• **What to do**
Below are some records; find each line that carries the word "localparam" and copy it.

• **Given records**
-- Opening Marker --
--- config.mk ---
export PLATFORM = sky130hd
export DESIGN_NAME = apb_timer_slave
export DESIGN_NICKNAME = d
export VERILOG_FILES = /design/src/rtl/apb_timer_slave.sv
export SDC_FILE = /design/constraint.sdc
export NUM_CORES = 1
export LEC_CHECK = 0
export ABC_CLOCK_PERIOD_IN_PS = 2470
export CELL_PAD_IN_SITES_DETAIL_PLACEMENT = 1
export CELL_PAD_IN_SITES_GLOBAL_PLACEMENT = 2
export CORE_MARGIN = 2
export CORE_UTILIZATION = 30
export DETAILED_ROUTE_END_ITERATION = 10
export PLACE_DENSITY = 0.92
export SYNTH_ARGS = -nofsm -noshare
export SYNTH_HDL_FRONTEND = slang
export SYNTH_SLANG_ARGS = --single-unit
--- constraint.sdc ---
create_clock -name HCLK -period 2.47 [get_ports HCLK]
set_input_delay 0.3705 -clock HCLK [delete_from_list [all_inputs] [get_ports HCLK]]
set_output_delay 0.3705 -clock HCLK [all_outputs]
set_load 0.005 [all_outputs]
--- src/rtl/apb_timer_slave.sv ---
// apb_timer_slave: APB slave with a 32-bit down-counter timer (reload, one-shot,
// level interrupt) and a programmable number of APB wait states.
// Registers: 0x000 CTRL, 0x004 VALUE, 0x008 RELOAD, 0x00C INTSTATUS (write 1 clears).
// Optional build macro APB_TIMER_PROT_CHECK_EN: unprivileged writes (PPROT[0]=0)
// complete with PSLVERR=1 and leave the registers untouched.
module apb_timer_slave #(
    parameter int unsigned ADDRWIDTH   = 16,
    parameter int unsigned DATAWIDTH   = 32,
    parameter int unsigned WAIT_STATES = 0
) (
    input  logic                 HCLK,
    input  logic                 HRESET,
    input  logic                 PCLKEN,
    input  logic                 PSEL,
    input  logic                 PENABLE,
    input  logic [ADDRWIDTH-1:0] PADDR,
    input  logic                 PWRITE,
    input  logic [DATAWIDTH-1:0] PWDATA,
    input  logic [2:0]           PPROT,
    input  logic [3:0]           PSTRB,
    output logic [DATAWIDTH-1:0] PRDATA,
    output logic                 PREADY,
    output logic                 PSLVERR,
    output logic                 TIMERINT
);

    localparam logic StIdle   = 1'b0;
    localparam logic StAccess = 1'b1;

    logic        state_q, state_d;
    logic [1:0]  wait_q, wait_d;
    logic [2:0]  ctrl_q, ctrl_d;
    logic [31:0] value_q, value_d;
    logic [31:0] reload_q, reload_d;
    logic        int_q, int_d;
    logic        expired_q, expired_d;

    logic [9:0]  reg_idx;
    logic        sel_ctrl, sel_value, sel_reload, sel_int, addr_ok;
    logic        prot_err;
    logic        xfer_done, commit, wr_en;
    logic        count_en, hw_set;
    logic [31:0] rdata;
    logic        unused_inputs;

    assign unused_inputs = ^{PADDR[ADDRWIDTH-1:12], PADDR[1:0], PPROT};

    assign reg_idx    = PADDR[11:2];
    assign sel_ctrl   = (reg_idx == 10'd0);
    assign sel_value  = (reg_idx == 10'd1);
    assign sel_reload = (reg_idx == 10'd2);
    assign sel_int    = (reg_idx == 10'd3);
    assign addr_ok    = (reg_idx[9:2] == 8'd0);

`ifdef APB_TIMER_PROT_CHECK_EN
    assign prot_err = PWRITE & ~PPROT[0];
`else
    assign prot_err = 1'b0;
`endif

    // Final access cycle: this is where PREADY rises and the write lands.
    assign xfer_done = (state_q == StAccess) && (wait_q == 2'd0);
    assign commit    = xfer_done & PCLKEN & PSEL & PENABLE;
    assign wr_en     = commit & PWRITE & addr_ok & ~prot_err;

    function automatic logic [31:0] lane_merge(input logic [31:0] old_v,
                                               input logic [31:0] new_v,
                                               input logic [3:0]  strb);
        logic [31:0] r;
        r = old_v;
        for (int b = 0; b < 4; b++) begin
            if (strb[b]) r[8*b +: 8] = new_v[8*b +: 8];
        end
        return r;
    endfunction

    // APB handshake: setup -> access with WAIT_STATES stalls, only on PCLKEN cycles.
    always_comb begin
        state_d = state_q;
        wait_d  = wait_q;
        if (PCLKEN) begin
            case (state_q)
                StIdle: begin
                    if (PSEL && !PENABLE) begin
                        state_d = StAccess;
                        wait_d  = 2'(WAIT_STATES);
                    end
                end
                StAccess: begin
                    if (!PSEL || !PENABLE) begin
                        state_d = StIdle;  // protocol violation: abort, nothing committed
                    end else if (wait_q != 2'd0) begin
                        wait_d = wait_q - 2'd1;
                    end else begin
                        state_d = StIdle;
                    end
                end
                default: state_d = StIdle;
            endcase
        end
    end

    // Timer step plus register writes; APB writes override hardware updates.
    always_comb begin
        value_d   = value_q;
        reload_d  = reload_q;
        ctrl_d    = ctrl_q;
        // Clearing enable through CTRL halts counting in the very cycle of the write.
        count_en  = ctrl_q[0] & ~(wr_en & sel_ctrl & PSTRB[0] & ~PWDATA[0]);
        hw_set    = 1'b0;
        if (count_en) begin
            if (expired_q) begin
                if (ctrl_q[2]) ctrl_d[0] = 1'b0;
                else           value_d   = reload_q;
            end else if (value_q != 32'd0) begin
                value_d = value_q - 32'd1;
                // A VALUE write suppresses the decrement, so it also suppresses the expiry.
                hw_set  = (value_q == 32'd1) & ~(wr_en & sel_value);
            end
        end
        expired_d = hw_set;
        if (wr_en) begin
            if (sel_value)             value_d  = lane_merge(value_q, PWDATA, PSTRB);
            if (sel_reload)            reload_d = lane_merge(reload_q, PWDATA, PSTRB);
            if (sel_ctrl && PSTRB[0])  ctrl_d   = PWDATA[2:0];
        end
        int_d = hw_set | (int_q & ~(wr_en & sel_int & PSTRB[0] & PWDATA[0]));
    end

    // Read mux for the addressed register.
    always_comb begin
        rdata = 32'd0;
        case (reg_idx)
            10'd0:   rdata = {29'd0, ctrl_q};
            10'd1:   rdata = value_q;
            10'd2:   rdata = reload_q;
            10'd3:   rdata = {31'd0, int_q};
            default: rdata = 32'd0;
        endcase
    end

    assign PREADY   = (state_q == StIdle) | (wait_q == 2'd0);
    assign PSLVERR  = xfer_done & (~addr_ok | prot_err);
    assign PRDATA   = (xfer_done && !PWRITE) ? rdata : 32'd0;
    assign TIMERINT = int_q & ctrl_q[1];

    // APB handshake state.
    always_ff @(posedge HCLK) begin
        if (HRESET) begin
            state_q <= StIdle;
            wait_q  <= 2'd0;
        end else begin
            state_q <= state_d;
            wait_q  <= wait_d;
        end
    end

    // Timer and register state.
    always_ff @(posedge HCLK) begin
        if (HRESET) begin
            ctrl_q    <= 3'd0;
            value_q   <= 32'd0;
            reload_q  <= 32'd0;
            int_q     <= 1'b0;
            expired_q <= 1'b0;
        end else begin
            ctrl_q    <= ctrl_d;
            value_q   <= value_d;
            reload_q  <= reload_d;
            int_q     <= int_d;
            expired_q <= expired_d;
        end
    end

endmodule
## src/rtl/mux_rr_arbiter.sv

```systemverilog
// Round-robin arbiter for an 8:1 W-bit select datapath with a registered, valid/ready output.
// Optional grant abandonment on downstream stall: define MUXARB_TIMEOUT_EN.
module mux_rr_arbiter #(
    parameter int W       = 4,
    parameter int TIMEOUT = 15
) (
    input  logic           CLK,
    input  logic           RST,
    input  logic [7:0]     REQ,
    input  logic [8*W-1:0] DIN,
    input  logic           RDY,
    output logic           VLD,
    output logic [7:0]     GNT,
    output logic [2:0]     SEL,
    output logic [W-1:0]   O
`ifdef MUXARB_TIMEOUT_EN
    ,
    output logic           TOUT
`endif
);

    if (TIMEOUT < 2 || TIMEOUT > 255) begin : g_bad_timeout
        $error("mux_rr_arbiter: TIMEOUT must be in 2..255");
    end

    typedef enum logic {
        IDLE = 1'b0,
        BUSY = 1'b1
    } state_t;

    state_t     state;
    logic [2:0] ptr;
    logic       any_req;
    logic [2:0] win;
    logic [2:0] idx;
    logic       release_grant;
    logic       timeout_hit;

`ifdef MUXARB_TIMEOUT_EN
    logic [7:0] stall_cnt;
    assign timeout_hit = (state == BUSY) && !RDY && (stall_cnt == 8'(TIMEOUT - 1));
`else
    assign timeout_hit = 1'b0;
`endif

    // Search REQ starting at ptr; the 3-bit sum wraps modulo 8 on its own.
    always_comb begin
        any_req = 1'b0;
        win     = '0;
        idx     = '0;
        for (int unsigned k = 0; k < 8; k++) begin
            idx = ptr + 3'(k);
            if (!any_req && REQ[idx]) begin
                any_req = 1'b1;
                win     = idx;
            end
        end
    end

    // Idle, handshake and abandonment all re-arbitrate identically.
    assign release_grant = (state == IDLE) || RDY || timeout_hit;

    always_ff @(posedge CLK) begin
        if (RST) begin
            state <= IDLE;
            VLD   <= 1'b0;
            GNT   <= '0;
            SEL   <= '0;
            O     <= '0;
            ptr   <= '0;
`ifdef MUXARB_TIMEOUT_EN
            stall_cnt <= '0;
            TOUT      <= 1'b0;
`endif
        end else begin
`ifdef MUXARB_TIMEOUT_EN
            TOUT <= timeout_hit;
`endif
            if (release_grant) begin
                if (any_req) begin
                    state <= BUSY;
                    VLD   <= 1'b1;
                    GNT   <= 8'b1 << win;
                    SEL   <= win;
                    O     <= DIN[win*W +: W];
                    ptr   <= win + 3'd1;
`ifdef MUXARB_TIMEOUT_EN
                    stall_cnt <= '0;
`endif
                end else begin
                    state <= IDLE;
                    VLD   <= 1'b0;
                    GNT   <= '0;
                end
            end
`ifdef MUXARB_TIMEOUT_EN
            else begin
                stall_cnt <= stall_cnt + 8'd1;
            end
`endif
        end
    end

endmodule

```
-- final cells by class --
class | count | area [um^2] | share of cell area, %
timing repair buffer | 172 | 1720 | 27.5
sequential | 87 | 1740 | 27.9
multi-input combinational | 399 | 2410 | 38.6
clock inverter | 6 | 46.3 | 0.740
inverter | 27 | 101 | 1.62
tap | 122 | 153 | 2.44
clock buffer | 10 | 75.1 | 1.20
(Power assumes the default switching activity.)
-- Closing Marker --
• **Completed exercise**
    localparam logic StIdle   = 1'b0;
    localparam logic StAccess = 1'b1;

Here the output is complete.